Assignment
Up to and including the line with "create_clock -name clk", please set down the entries below exactly, starting from the first line.

:: Data for review ::

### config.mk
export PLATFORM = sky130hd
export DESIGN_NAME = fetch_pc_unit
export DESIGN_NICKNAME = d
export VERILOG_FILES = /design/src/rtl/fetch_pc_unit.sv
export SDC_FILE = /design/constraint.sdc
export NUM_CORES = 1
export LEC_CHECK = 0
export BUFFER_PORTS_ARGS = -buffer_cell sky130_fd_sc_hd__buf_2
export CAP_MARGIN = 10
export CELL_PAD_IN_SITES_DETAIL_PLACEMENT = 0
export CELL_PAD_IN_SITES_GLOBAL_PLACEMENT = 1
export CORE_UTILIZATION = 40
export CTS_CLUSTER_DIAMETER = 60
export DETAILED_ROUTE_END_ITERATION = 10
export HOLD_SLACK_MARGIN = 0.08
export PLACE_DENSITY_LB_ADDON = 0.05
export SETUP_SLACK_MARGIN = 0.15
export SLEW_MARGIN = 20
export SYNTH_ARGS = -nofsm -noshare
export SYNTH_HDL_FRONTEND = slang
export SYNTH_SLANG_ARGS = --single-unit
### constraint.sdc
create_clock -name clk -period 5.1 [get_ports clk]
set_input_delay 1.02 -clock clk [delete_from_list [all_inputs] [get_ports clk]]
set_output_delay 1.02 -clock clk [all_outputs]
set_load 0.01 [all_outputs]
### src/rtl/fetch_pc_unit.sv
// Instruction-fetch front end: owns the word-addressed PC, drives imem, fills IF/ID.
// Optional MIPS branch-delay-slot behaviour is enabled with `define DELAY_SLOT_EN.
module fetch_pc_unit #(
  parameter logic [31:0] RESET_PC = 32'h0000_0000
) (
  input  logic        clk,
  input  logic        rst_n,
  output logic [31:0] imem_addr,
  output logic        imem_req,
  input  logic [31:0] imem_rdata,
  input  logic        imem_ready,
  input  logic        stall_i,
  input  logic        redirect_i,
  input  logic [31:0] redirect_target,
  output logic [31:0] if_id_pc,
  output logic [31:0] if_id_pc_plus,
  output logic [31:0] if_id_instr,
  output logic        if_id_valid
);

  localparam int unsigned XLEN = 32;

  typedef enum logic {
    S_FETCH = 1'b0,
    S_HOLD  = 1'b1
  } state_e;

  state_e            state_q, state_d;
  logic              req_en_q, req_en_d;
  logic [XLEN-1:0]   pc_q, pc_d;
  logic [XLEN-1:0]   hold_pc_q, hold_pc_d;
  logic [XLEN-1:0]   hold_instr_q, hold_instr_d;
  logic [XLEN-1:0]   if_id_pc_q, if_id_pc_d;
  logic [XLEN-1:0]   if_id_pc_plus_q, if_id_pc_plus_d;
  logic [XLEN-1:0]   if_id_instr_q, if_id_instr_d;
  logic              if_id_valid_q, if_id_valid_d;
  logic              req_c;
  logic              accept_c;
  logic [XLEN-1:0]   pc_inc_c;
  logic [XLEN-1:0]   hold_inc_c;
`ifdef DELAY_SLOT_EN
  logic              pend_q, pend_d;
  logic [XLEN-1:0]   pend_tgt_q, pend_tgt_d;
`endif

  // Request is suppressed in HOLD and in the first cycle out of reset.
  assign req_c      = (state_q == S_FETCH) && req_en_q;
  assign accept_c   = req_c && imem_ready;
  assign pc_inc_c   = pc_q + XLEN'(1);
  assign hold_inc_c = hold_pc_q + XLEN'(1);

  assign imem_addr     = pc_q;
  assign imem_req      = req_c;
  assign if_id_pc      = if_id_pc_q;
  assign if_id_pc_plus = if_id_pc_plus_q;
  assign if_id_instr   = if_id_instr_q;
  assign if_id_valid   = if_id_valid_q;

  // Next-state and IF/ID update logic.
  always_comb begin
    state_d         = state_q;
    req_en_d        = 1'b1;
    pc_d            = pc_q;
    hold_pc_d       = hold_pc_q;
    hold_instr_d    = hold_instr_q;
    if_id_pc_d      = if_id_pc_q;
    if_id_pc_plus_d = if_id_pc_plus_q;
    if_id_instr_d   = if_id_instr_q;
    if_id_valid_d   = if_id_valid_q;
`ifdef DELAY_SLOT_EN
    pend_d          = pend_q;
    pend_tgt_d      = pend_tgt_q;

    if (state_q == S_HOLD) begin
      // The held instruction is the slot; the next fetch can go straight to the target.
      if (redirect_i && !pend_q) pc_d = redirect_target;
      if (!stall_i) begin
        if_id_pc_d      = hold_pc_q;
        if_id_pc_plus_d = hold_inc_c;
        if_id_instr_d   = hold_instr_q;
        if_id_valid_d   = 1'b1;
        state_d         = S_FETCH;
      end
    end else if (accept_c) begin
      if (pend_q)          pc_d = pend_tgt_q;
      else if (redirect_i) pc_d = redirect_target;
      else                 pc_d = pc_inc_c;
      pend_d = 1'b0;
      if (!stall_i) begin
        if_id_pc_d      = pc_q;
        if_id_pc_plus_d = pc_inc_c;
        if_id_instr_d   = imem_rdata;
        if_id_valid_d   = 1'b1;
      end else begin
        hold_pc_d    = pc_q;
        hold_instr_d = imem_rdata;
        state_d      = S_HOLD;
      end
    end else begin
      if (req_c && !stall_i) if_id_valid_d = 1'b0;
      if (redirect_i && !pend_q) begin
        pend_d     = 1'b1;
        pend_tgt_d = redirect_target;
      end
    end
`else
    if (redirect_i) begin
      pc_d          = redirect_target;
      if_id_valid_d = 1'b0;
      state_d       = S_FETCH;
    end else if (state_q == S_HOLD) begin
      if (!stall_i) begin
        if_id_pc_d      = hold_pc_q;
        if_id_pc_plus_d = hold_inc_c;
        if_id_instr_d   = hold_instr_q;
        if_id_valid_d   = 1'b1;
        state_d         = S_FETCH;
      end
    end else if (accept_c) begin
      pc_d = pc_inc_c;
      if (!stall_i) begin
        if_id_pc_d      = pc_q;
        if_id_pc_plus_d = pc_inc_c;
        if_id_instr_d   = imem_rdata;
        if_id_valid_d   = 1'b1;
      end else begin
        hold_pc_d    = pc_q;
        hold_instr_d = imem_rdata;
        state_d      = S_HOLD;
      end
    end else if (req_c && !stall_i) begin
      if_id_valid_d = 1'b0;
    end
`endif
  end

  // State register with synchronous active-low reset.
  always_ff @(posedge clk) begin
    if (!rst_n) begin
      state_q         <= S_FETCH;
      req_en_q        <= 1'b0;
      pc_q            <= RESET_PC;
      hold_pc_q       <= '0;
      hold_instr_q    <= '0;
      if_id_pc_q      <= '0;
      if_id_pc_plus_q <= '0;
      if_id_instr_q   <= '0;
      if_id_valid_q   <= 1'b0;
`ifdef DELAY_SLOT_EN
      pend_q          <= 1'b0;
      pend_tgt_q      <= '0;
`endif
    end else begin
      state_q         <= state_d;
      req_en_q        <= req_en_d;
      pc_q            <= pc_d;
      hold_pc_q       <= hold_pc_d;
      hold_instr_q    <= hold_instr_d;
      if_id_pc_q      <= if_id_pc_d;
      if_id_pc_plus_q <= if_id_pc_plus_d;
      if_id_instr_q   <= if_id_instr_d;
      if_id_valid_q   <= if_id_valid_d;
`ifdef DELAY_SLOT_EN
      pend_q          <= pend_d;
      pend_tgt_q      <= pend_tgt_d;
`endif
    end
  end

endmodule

:::

Task output
### config.mk
export PLATFORM = sky130hd
export DESIGN_NAME = fetch_pc_unit
export DESIGN_NICKNAME = d
export VERILOG_FILES = /design/src/rtl/fetch_pc_unit.sv
export SDC_FILE = /design/constraint.sdc
export NUM_CORES = 1
export LEC_CHECK = 0
export BUFFER_PORTS_ARGS = -buffer_cell sky130_fd_sc_hd__buf_2
export CAP_MARGIN = 10
export CELL_PAD_IN_SITES_DETAIL_PLACEMENT = 0
export CELL_PAD_IN_SITES_GLOBAL_PLACEMENT = 1
export CORE_UTILIZATION = 40
export CTS_CLUSTER_DIAMETER = 60
export DETAILED_ROUTE_END_ITERATION = 10
export HOLD_SLACK_MARGIN = 0.08
export PLACE_DENSITY_LB_ADDON = 0.05
export SETUP_SLACK_MARGIN = 0.15
export SLEW_MARGIN = 20
export SYNTH_ARGS = -nofsm -noshare
export SYNTH_HDL_FRONTEND = slang
export SYNTH_SLANG_ARGS = --single-unit
### constraint.sdc
create_clock -name clk -period 5.1 [get_ports clk]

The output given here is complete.